[Data extract — start]
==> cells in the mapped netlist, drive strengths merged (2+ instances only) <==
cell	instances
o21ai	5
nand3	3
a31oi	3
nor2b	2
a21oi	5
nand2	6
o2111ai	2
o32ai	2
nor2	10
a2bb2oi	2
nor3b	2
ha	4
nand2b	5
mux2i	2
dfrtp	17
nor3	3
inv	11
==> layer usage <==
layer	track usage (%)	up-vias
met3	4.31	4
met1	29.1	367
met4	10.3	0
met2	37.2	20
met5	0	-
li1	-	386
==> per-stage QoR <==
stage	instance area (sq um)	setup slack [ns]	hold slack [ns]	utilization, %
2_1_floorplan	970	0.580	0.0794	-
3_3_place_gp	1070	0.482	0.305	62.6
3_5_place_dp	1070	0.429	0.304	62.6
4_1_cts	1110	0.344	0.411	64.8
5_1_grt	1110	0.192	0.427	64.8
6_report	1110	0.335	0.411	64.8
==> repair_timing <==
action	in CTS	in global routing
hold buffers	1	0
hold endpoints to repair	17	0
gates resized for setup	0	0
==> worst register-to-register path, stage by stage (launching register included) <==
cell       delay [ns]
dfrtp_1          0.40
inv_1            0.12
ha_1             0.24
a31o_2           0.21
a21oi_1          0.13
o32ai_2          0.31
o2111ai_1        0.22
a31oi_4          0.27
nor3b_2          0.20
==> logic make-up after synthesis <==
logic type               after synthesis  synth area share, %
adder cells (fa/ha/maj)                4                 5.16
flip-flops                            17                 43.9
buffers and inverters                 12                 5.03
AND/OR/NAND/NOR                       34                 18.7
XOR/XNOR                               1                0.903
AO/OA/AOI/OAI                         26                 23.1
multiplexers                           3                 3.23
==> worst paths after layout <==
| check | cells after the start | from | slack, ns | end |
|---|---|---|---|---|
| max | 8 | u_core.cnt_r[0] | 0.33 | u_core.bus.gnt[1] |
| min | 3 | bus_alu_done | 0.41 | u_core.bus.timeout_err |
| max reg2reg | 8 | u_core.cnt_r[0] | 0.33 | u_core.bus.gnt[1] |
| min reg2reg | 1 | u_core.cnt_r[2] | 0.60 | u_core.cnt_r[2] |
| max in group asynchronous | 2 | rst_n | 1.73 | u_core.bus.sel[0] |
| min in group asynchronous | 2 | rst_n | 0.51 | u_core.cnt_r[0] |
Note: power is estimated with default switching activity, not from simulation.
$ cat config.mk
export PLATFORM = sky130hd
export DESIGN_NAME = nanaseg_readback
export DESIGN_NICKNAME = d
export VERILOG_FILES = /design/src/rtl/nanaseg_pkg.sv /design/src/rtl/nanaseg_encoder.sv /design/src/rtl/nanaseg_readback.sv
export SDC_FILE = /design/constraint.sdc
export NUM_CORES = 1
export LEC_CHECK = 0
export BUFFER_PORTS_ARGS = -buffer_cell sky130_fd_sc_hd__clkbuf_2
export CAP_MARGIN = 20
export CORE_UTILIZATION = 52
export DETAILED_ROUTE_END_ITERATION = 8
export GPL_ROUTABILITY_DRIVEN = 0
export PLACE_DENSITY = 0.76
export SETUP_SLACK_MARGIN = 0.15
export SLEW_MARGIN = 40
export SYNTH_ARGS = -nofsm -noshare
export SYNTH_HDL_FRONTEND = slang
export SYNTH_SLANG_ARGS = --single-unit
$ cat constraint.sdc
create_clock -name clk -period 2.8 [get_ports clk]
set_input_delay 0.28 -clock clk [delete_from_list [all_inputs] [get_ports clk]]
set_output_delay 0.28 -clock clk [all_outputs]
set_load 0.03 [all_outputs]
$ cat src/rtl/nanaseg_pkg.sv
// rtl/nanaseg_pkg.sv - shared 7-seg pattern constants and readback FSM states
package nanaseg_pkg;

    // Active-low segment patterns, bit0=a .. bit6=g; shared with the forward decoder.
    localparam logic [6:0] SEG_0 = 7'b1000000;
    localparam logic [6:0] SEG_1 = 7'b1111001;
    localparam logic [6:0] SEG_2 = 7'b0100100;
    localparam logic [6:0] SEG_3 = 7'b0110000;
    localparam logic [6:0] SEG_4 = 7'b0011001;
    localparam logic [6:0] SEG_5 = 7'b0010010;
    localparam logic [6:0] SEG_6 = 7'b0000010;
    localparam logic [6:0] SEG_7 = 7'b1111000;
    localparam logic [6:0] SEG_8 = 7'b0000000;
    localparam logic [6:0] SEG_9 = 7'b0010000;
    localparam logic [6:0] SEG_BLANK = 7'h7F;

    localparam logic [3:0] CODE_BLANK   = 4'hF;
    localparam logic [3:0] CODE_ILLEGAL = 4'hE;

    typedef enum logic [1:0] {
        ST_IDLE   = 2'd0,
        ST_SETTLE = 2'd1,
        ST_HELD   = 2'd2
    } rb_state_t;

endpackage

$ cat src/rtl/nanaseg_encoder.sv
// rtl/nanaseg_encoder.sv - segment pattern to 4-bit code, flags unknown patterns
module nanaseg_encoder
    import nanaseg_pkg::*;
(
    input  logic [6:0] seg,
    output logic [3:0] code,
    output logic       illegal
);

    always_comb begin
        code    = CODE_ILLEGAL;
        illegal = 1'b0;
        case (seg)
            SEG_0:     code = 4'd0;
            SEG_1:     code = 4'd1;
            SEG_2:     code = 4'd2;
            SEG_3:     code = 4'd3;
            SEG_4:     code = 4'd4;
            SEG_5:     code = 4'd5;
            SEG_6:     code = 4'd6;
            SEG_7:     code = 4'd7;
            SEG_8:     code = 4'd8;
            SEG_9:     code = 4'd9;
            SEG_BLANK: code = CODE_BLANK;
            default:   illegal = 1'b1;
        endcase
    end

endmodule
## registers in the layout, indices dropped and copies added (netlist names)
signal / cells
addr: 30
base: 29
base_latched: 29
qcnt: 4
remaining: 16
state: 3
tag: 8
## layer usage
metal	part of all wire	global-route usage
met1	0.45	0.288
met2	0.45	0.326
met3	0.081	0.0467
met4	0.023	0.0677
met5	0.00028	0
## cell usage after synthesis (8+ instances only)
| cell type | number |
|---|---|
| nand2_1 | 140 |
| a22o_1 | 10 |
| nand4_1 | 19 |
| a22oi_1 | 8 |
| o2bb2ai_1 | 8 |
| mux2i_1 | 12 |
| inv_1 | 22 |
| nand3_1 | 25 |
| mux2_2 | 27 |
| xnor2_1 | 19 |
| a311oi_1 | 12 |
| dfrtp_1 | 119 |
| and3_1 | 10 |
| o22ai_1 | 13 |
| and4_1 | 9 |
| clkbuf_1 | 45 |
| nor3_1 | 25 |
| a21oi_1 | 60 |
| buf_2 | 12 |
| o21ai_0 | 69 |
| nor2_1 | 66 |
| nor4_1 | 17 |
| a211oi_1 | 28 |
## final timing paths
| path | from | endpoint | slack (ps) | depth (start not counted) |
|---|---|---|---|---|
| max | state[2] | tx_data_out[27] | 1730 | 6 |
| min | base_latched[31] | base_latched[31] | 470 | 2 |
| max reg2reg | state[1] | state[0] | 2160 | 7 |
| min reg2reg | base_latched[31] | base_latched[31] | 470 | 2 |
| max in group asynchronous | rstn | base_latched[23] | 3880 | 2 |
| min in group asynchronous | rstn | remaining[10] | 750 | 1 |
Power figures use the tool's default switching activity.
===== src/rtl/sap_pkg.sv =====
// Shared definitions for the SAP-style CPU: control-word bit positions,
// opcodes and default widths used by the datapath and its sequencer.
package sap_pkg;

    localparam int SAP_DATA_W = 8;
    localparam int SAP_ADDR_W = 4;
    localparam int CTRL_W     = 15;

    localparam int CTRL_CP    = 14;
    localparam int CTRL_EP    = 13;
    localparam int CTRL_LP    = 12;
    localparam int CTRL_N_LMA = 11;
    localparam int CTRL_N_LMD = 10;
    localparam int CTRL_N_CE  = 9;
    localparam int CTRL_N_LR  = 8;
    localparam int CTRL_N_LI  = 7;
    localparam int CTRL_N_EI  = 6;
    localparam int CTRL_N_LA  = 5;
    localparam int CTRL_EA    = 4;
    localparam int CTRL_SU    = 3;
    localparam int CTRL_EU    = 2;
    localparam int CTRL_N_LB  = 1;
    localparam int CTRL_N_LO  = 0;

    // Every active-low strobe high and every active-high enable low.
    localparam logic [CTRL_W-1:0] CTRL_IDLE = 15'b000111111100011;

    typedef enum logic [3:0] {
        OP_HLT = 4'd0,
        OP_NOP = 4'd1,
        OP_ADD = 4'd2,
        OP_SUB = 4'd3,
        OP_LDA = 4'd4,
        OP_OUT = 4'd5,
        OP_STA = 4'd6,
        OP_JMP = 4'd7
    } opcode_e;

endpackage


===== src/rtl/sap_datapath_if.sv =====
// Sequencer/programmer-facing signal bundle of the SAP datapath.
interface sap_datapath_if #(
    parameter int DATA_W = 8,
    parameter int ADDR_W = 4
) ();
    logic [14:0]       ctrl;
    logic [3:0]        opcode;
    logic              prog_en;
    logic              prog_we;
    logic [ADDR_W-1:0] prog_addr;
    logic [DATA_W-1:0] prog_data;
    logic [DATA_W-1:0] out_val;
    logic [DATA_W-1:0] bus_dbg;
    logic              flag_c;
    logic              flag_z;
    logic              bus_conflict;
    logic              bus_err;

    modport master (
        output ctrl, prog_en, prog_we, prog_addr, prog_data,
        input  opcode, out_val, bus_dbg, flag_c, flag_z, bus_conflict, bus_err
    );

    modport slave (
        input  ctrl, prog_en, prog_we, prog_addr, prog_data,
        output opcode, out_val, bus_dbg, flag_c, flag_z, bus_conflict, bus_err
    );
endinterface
[Data extract — finish]
> **Activity**: Retype the portion of the data above that starts on the line with "not counted) |" and finishes on the line with "remaining[10] | 750 | 1 |", including both of those lines.

> **Answer space**:
| path | from | endpoint | slack (ps) | depth (start not counted) |
|---|---|---|---|---|
| max | state[2] | tx_data_out[27] | 1730 | 6 |
| min | base_latched[31] | base_latched[31] | 470 | 2 |
| max reg2reg | state[1] | state[0] | 2160 | 7 |
| min reg2reg | base_latched[31] | base_latched[31] | 470 | 2 |
| max in group asynchronous | rstn | base_latched[23] | 3880 | 2 |
| min in group asynchronous | rstn | remaining[10] | 750 | 1 |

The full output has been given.